Le droit de l’urbanisme contrôle les changements de destinations des constructions existantes afin de vérifier le respect des règles locales d’urbanisme, telles que fixées par les plans locaux d’urbanisme ou les documents en tenant lieu. Par exception, il existe des cas de dispense de formalité et des possibilités de déroger à ces règles d’urbanisme. Dès lors, trois cas sont à distinguer :
- le projet est conforme aux règles d’urbanisme en vigueur : il faut dans ce cas procéder en principe au dépôt d’une déclaration préalable (C. urb., art. R. 421-17) sauf si le projet peut bénéficier d’une dispense de formalité (C. urb., art. R. 421-5). Lorsque ce changement est accompagné de travaux ayant pour effet de modifier les structures porteuses d’un bâtiment ou la façade du bâtiment, la réalisation du projet doit être précédée de l’obtention d’un permis de construire (C ; urb., art.

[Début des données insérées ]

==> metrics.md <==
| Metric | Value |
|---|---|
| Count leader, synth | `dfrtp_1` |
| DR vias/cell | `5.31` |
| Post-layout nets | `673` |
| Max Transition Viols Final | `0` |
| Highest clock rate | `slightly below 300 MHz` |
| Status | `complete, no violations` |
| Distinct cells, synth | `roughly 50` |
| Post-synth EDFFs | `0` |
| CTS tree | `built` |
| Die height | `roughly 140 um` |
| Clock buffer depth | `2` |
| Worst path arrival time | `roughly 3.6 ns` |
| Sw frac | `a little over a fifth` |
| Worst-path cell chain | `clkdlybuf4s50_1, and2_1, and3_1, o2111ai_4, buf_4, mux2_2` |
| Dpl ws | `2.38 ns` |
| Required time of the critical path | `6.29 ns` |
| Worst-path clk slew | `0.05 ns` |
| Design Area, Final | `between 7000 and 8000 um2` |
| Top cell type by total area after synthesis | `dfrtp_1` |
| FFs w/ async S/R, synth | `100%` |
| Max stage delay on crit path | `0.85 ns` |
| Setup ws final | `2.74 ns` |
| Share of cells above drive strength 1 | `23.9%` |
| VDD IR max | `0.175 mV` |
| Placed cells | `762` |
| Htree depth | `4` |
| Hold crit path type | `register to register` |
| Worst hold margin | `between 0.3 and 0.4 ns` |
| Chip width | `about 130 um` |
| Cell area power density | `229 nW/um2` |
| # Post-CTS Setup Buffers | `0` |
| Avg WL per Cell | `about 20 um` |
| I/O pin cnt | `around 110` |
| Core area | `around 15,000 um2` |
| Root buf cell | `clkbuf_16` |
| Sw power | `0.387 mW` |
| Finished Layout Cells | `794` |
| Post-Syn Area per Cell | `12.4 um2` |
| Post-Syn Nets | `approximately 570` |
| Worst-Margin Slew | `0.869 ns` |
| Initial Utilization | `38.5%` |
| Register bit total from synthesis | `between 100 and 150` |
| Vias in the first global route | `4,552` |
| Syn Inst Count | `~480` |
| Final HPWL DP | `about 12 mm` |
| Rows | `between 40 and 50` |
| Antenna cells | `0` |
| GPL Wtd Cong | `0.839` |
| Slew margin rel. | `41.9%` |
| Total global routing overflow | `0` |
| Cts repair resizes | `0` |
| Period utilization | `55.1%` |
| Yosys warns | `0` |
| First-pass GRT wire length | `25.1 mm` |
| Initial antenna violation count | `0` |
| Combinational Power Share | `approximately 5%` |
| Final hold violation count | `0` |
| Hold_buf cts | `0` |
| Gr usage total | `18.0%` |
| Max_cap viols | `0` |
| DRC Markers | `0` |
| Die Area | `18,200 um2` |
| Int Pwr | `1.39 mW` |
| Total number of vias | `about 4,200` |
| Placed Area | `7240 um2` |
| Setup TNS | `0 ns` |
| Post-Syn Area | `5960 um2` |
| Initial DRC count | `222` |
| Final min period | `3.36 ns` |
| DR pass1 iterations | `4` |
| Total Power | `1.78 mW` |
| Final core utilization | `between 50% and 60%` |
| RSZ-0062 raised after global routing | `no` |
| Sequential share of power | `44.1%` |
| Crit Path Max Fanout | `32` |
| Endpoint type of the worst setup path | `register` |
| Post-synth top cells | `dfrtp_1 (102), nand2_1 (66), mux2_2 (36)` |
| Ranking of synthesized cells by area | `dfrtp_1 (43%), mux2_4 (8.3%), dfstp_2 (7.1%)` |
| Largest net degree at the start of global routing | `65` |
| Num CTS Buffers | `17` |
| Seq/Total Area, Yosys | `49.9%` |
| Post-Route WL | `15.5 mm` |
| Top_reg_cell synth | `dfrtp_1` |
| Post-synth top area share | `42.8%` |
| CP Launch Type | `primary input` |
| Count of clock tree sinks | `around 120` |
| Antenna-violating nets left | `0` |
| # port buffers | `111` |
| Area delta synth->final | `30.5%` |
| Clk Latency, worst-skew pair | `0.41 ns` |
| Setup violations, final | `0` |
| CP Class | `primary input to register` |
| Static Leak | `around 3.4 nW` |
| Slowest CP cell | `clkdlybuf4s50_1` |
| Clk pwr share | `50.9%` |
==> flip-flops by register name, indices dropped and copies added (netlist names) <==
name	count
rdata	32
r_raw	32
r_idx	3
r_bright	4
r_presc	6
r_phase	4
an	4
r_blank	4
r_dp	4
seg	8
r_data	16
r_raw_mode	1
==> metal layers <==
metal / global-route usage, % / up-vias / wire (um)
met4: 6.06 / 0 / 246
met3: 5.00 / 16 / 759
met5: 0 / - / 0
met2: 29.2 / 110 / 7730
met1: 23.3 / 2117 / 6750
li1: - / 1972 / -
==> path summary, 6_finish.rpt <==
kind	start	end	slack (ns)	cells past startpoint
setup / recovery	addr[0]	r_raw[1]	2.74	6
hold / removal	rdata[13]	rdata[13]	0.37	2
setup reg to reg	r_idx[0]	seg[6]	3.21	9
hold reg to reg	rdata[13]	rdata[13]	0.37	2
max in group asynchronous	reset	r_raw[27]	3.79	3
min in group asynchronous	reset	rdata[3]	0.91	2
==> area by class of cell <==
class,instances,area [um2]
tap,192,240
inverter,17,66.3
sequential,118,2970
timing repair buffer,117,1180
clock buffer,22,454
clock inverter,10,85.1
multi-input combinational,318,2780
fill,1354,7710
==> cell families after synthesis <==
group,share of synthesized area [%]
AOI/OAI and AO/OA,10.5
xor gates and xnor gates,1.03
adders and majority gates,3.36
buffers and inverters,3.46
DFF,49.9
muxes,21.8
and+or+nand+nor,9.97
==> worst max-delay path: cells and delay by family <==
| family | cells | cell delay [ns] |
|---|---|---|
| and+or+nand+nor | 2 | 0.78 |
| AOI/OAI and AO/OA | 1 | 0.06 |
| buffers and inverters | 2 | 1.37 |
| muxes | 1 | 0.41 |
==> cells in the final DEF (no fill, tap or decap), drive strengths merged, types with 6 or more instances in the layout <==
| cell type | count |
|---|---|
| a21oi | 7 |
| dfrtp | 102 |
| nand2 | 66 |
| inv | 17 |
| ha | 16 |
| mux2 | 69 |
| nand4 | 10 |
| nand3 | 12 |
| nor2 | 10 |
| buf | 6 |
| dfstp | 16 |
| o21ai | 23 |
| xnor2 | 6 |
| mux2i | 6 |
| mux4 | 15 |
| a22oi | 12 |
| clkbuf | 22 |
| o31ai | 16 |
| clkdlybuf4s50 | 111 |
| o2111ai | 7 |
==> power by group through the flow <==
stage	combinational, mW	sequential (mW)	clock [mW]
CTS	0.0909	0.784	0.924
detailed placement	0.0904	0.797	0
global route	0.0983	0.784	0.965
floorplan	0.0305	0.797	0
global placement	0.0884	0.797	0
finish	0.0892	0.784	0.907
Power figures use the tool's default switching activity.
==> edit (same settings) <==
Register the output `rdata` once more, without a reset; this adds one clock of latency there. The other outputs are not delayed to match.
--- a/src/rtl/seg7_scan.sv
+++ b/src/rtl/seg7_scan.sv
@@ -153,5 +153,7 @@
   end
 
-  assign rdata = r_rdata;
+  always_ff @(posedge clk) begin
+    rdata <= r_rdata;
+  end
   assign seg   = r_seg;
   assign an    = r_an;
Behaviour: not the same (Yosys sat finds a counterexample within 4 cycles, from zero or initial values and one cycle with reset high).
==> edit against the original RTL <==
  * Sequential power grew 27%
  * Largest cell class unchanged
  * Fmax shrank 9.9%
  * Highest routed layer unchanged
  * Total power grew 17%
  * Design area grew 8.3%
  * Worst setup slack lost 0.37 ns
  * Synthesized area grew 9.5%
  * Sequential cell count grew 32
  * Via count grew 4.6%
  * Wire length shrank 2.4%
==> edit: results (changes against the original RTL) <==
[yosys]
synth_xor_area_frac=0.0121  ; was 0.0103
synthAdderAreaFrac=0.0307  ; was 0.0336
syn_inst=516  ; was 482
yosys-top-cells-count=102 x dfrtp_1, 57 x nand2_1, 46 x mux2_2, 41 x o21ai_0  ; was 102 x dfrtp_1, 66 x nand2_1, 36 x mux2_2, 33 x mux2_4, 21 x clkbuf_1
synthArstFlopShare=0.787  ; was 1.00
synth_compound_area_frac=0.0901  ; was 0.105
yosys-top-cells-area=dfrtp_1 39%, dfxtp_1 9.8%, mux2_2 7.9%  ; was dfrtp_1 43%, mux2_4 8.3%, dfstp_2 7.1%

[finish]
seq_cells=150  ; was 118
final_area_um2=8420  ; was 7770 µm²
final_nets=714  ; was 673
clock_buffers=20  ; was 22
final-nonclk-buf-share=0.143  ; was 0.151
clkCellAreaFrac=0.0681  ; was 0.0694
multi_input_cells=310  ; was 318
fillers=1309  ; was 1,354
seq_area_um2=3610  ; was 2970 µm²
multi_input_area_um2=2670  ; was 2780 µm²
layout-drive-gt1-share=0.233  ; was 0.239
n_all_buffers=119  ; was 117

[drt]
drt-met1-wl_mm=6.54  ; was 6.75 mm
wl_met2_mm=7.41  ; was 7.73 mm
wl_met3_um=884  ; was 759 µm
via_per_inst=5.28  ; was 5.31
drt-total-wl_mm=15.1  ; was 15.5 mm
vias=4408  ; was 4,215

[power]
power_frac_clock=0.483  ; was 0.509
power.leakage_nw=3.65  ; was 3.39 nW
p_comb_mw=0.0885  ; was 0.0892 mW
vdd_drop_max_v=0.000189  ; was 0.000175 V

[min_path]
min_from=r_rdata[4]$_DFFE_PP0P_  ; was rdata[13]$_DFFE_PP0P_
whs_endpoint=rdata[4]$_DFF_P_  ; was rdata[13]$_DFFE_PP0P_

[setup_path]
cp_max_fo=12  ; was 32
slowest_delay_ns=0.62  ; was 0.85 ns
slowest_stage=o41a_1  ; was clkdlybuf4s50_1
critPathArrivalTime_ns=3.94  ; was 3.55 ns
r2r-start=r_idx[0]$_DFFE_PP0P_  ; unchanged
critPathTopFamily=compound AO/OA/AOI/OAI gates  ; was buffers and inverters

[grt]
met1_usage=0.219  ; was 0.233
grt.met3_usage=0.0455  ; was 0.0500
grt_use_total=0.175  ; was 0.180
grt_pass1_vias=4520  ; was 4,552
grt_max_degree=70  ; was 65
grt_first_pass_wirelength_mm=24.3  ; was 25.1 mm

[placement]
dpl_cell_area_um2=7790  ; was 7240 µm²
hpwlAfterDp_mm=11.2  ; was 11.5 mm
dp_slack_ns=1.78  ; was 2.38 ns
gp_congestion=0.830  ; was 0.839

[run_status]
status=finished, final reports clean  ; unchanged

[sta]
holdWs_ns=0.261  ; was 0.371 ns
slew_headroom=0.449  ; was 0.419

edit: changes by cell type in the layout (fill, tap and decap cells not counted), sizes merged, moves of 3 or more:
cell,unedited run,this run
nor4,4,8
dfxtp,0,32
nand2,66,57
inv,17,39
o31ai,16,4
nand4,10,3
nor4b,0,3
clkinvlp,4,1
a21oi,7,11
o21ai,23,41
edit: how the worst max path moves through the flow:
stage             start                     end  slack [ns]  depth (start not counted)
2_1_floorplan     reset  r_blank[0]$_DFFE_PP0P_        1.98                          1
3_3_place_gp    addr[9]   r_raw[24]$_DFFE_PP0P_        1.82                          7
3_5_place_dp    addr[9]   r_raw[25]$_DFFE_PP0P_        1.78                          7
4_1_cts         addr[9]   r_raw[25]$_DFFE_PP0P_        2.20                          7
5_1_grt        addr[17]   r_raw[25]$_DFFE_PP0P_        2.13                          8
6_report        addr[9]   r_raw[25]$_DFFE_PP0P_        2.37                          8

R. 421-14) ;
- le projet n’est pas conforme aux règles d’urbanisme en vigueur : la seule solution184 prévue par le Code de l’urbanisme est de recourir à un permis de construire précaire (C. urb., art. L. 433-1 à L. 433-7), instruit dans les mêmes conditions qu’un permis de construire de droit commun, permettant une dérogation temporaire, pourvu qu’elle soit limitée et justifiée par une nécessité caractérisée, tenant notamment à des motifs d’ordre économique, social, culturel ou d’aménagement (CE, 18 févr. 2015, Association de valorisation du quartier Paris-Maillot-Dauphine, no 385959). Le pétitionnaire doit remettre les lieux dans leur état antérieur avant une date fixée par le permis précaire ;
- le projet peut bénéficier d’une dispense de formalités, en raison de la faible durée de leur maintien en place ou de leur caractère temporaire compte tenu de l’usage auquel elles sont destinées, car il est réalisé pour une durée n’excédant pas trois mois (C. urb., art. R. 421-5), ou quinze jours dans les sites protégés tels dans le périmètre des sites patrimoniaux remarquables ou dans les abords des monuments historiques (C. urb., R. 421-7). Néanmoins, pour le relogement d’urgence des personnes victimes d’un sinistre ou d’une catastrophe naturelle ou technologique, ainsi que pour l’hébergement d’urgence des personnes migrantes en vue de leur demande d’asile, cette durée est portée à un an (C. urb., R. 421-5, a)). À la fin de la durée, le constructeur est tenu de remettre lieux dans leur état initial.